Work to complete: Count the lines below that contain the word "delay", and reply with that number alone.

::::::::::

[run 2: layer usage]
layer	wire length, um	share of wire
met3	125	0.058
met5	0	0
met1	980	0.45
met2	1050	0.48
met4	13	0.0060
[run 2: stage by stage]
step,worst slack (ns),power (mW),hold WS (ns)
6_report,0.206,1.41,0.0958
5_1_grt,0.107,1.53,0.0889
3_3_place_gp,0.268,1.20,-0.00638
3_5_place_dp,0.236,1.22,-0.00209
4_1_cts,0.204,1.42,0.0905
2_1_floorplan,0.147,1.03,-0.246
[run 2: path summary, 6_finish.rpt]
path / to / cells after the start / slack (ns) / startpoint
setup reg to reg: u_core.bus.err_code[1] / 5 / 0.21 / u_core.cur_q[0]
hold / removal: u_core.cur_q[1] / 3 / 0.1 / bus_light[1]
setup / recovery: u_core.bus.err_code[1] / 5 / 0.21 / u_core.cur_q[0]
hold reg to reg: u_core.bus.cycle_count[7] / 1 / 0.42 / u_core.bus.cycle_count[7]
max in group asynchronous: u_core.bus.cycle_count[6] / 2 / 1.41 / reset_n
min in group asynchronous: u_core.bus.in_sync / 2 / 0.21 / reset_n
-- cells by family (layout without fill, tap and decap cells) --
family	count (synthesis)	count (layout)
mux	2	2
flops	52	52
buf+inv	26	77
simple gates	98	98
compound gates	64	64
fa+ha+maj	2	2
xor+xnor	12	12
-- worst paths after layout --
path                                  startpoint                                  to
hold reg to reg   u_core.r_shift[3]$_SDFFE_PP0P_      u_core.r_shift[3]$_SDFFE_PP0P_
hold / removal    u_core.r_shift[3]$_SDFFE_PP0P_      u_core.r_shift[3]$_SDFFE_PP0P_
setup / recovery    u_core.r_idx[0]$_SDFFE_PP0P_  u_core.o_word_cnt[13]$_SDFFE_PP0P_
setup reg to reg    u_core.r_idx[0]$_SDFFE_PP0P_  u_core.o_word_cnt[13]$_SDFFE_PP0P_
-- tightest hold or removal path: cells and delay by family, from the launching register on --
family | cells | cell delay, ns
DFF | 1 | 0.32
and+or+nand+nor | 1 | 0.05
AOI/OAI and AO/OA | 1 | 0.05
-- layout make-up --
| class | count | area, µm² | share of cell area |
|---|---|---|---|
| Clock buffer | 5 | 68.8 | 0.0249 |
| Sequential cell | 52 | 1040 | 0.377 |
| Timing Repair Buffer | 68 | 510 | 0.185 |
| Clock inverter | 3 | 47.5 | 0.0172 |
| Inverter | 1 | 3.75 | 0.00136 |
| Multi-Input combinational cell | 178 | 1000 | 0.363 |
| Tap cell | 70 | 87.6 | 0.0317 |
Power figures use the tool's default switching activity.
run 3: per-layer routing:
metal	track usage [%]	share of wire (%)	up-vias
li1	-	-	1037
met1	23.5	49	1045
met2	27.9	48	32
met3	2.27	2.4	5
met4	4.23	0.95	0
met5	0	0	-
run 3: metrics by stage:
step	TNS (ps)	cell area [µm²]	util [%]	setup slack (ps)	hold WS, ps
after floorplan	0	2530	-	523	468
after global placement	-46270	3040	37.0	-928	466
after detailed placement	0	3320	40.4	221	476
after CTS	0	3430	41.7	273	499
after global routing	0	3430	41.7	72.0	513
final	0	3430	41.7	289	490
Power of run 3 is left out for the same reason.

::::::::::

Task response: 2